Fatigue is a significant design consideration in deep-water floating production systems. The most critical components of these systems from a safety and reliability perspective are production and export steel catenary risers (SCRs), top-tension risers (TTRs), as well as flowlines, since they transport all production fluids. These components can also be subjected to sour service conditions, due either to the nature of the crude production or to seawater flooding of the reservoir to enhance production yield.
Extensive laboratory testing has shown that sour brine environments can reduce fatigue life by 10× to 50× compared to fatigue lives measured in laboratory air. Thus, in order to ensure safe, reliable, and environmentally friendly deepwater development, the effect of these sour service conditions must be properly accounted for in riser and flowline design. However, to ensure that the full environmental effect is captured, tests need to be conducted at cyclic loading frequency representative of those experienced in the structure (typically 0.1 Hz or less), which makes corrosion-fatigue testing very time consuming and costly. Consequently, there has been a need for predictive models that can reduce the dependence on extensive long-term testing, while at the same time enable existing data to be interpolated and/or extrapolated over a broad domain of relevant mechanical, environmental, and material variables.
Joint Industry Project, Phase 1
In response to this need, a Joint Industry Project (JIP) was organized by SwRI in 2010 under support of six energy companies and component suppliers. Phase 1 of the JIP, which was completed in 2014, developed and validated an analytical model for corrosion fatigue crack growth (CFCG) of offshore structural steels, which can predict CFCG rates in sour brine environments over a wide range of mechanical, environmental, and material variables. This model was formulated based on the assumption that CFCG rates for offshore structural steels exposed to sour brine environments are dominated by hydrogen embrittlement.
The detailed modeling approach was as follows:
- defining the sequence of individual kinetic elements in the overall process that supplies hydrogen atoms to the fracture process zone ahead of the crack tip
- identifying the slowest elemental kinetic step, which is defined as the rate-controlling process (RCP)
- developing detailed kinetic models for the RCP
The resulting analytical model, in turn, has been used as the basis for developing an engineering spreadsheet tool. An example of predictions from the spreadsheet tool in comparison with experimental CFCG rate data is provided in the figure. The model inputs displayed in the table extracted from the spreadsheet tool include material variables (steel yield strength, σys), environmental variables (pH, H2S partial pressure, temperature), and mechanical variables (load-cycle frequency, f, and maximum stress-intensity factor, Kmax). While the comparison between model predictions (solid lines) and experimental data (symbols) is favorable at intermediate stress-intensity factor ranges (ΔK), the CFCG rates are overestimated at low ΔK. This is because CFCG rates in this regime are hypothesized to be dominated by changes in the true mechanical driving force, which has not yet been included in the model-based spreadsheet tool.

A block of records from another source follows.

==> src/rtl/divider_32bit.sv <==
// Multi-cycle restoring divider for DIV/DIVU: one shift-and-subtract step per clock,
// followed by a sign fix-up cycle and a single-cycle done pulse.
module divider_32bit (
    input  logic        clk,
    input  logic        reset,
    input  logic        start,
    input  logic        is_signed,
    input  logic [31:0] dividend,
    input  logic [31:0] divisor,
    output logic        busy,
    output logic        done,
    output logic [31:0] quotient,
    output logic [31:0] remainder,
    output logic        div_by_zero
);

    typedef enum logic [1:0] {IDLE, RUN, FIX, DONE} state_t;

    state_t      state, state_next;
    logic [32:0] part_rem;
    logic [31:0] dvd_mag;     // shifts out dividend bits, shifts in quotient bits
    logic [31:0] dsr_mag;
    logic [31:0] dvd_raw;
    logic [4:0]  count;
    logic        sgn_op, neg_dvd, neg_dsr, dsr_zero;
    logic [32:0] shifted, trial;

    always_comb begin
        shifted = {part_rem[31:0], dvd_mag[31]};
        trial   = shifted - {1'b0, dsr_mag};
    end

    // NOTE: every signal assigned here gets a default first so no latch is inferred.
    always_comb begin
        state_next = state;
        unique case (state)
            IDLE: if (start) state_next = RUN;
            RUN:  if (count == 5'd31) state_next = FIX;
            FIX:  state_next = DONE;
            DONE: state_next = IDLE;
            default: state_next = IDLE;
        endcase
    end

    always_ff @(posedge clk or posedge reset) begin
        if (reset) state <= IDLE;
        else       state <= state_next;
    end

    always_ff @(posedge clk or posedge reset) begin
        if (reset) begin
            part_rem    <= '0;
            dvd_mag     <= '0;
            dsr_mag     <= '0;
            dvd_raw     <= '0;
            count       <= '0;
            sgn_op      <= 1'b0;
            neg_dvd     <= 1'b0;
            neg_dsr     <= 1'b0;
            dsr_zero    <= 1'b0;
            busy        <= 1'b0;
            done        <= 1'b0;
            quotient    <= '0;
            remainder   <= '0;
            div_by_zero <= 1'b0;
        end else begin
            busy <= (state_next != IDLE);
            done <= (state == FIX);
            case (state)
                IDLE: if (start) begin
                    sgn_op   <= is_signed;
                    neg_dvd  <= is_signed & dividend[31];
                    neg_dsr  <= is_signed & divisor[31];
                    dsr_zero <= (divisor == 32'd0);
                    dvd_raw  <= dividend;
                    dvd_mag  <= (is_signed & dividend[31]) ? -dividend : dividend;
                    dsr_mag  <= (is_signed & divisor[31])  ? -divisor  : divisor;
                    part_rem <= '0;
                    count    <= '0;
                end
                RUN: begin
                    // trial[32] set means the subtraction went negative: restore
                    part_rem <= trial[32] ? shifted : trial;
                    dvd_mag  <= {dvd_mag[30:0], ~trial[32]};
                    count    <= count + 5'd1;
                end
                FIX: begin
                    div_by_zero <= dsr_zero;
                    if (dsr_zero) begin
                        quotient  <= 32'hFFFF_FFFF;
                        remainder <= dvd_raw;
                    end else begin
                        quotient  <= (sgn_op & (neg_dvd ^ neg_dsr)) ? -dvd_mag : dvd_mag;
                        remainder <= (sgn_op & neg_dvd) ? -part_rem[31:0] : part_rem[31:0];
                    end
                end
                default: ;
            endcase
        end
    end

endmodule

Joint Industry Project, Phase 2
To address this limitation of the Phase 1 model, Phase 2 of the JIP was initiated in 2015 to extend the model to predict CFCG rates at low ΔK. As schematically shown in the figure, the model/spreadsheet tool from Phase 1 is capable of predicting effects of changing environmental variables on CFCG rates (green arrow), which shift da/dN(ΔK) in the vertical direction. However, the figure also illustrates the present limitation of the current model – specifically, the model overestimates da/dN at low ΔK, so that alterations in the mechanical driving force are necessary to translate da/dN(ΔK) in the horizontal direction (red arrow) in order to obtain more realistic (i.e., less conservative) predictions in the low-ΔK regime. Therefore, the focus in Phase 2 is to identify and characterize the fundamental mechanisms that can alter the mechanical driving force in order to correct this over-conservatism in the Phase 1 model.
Critical experiments combined with modeling are underway in Phase 2 of the JIP with four members from the energy sector to improve the predictive capability of the model in the low-ΔK regime.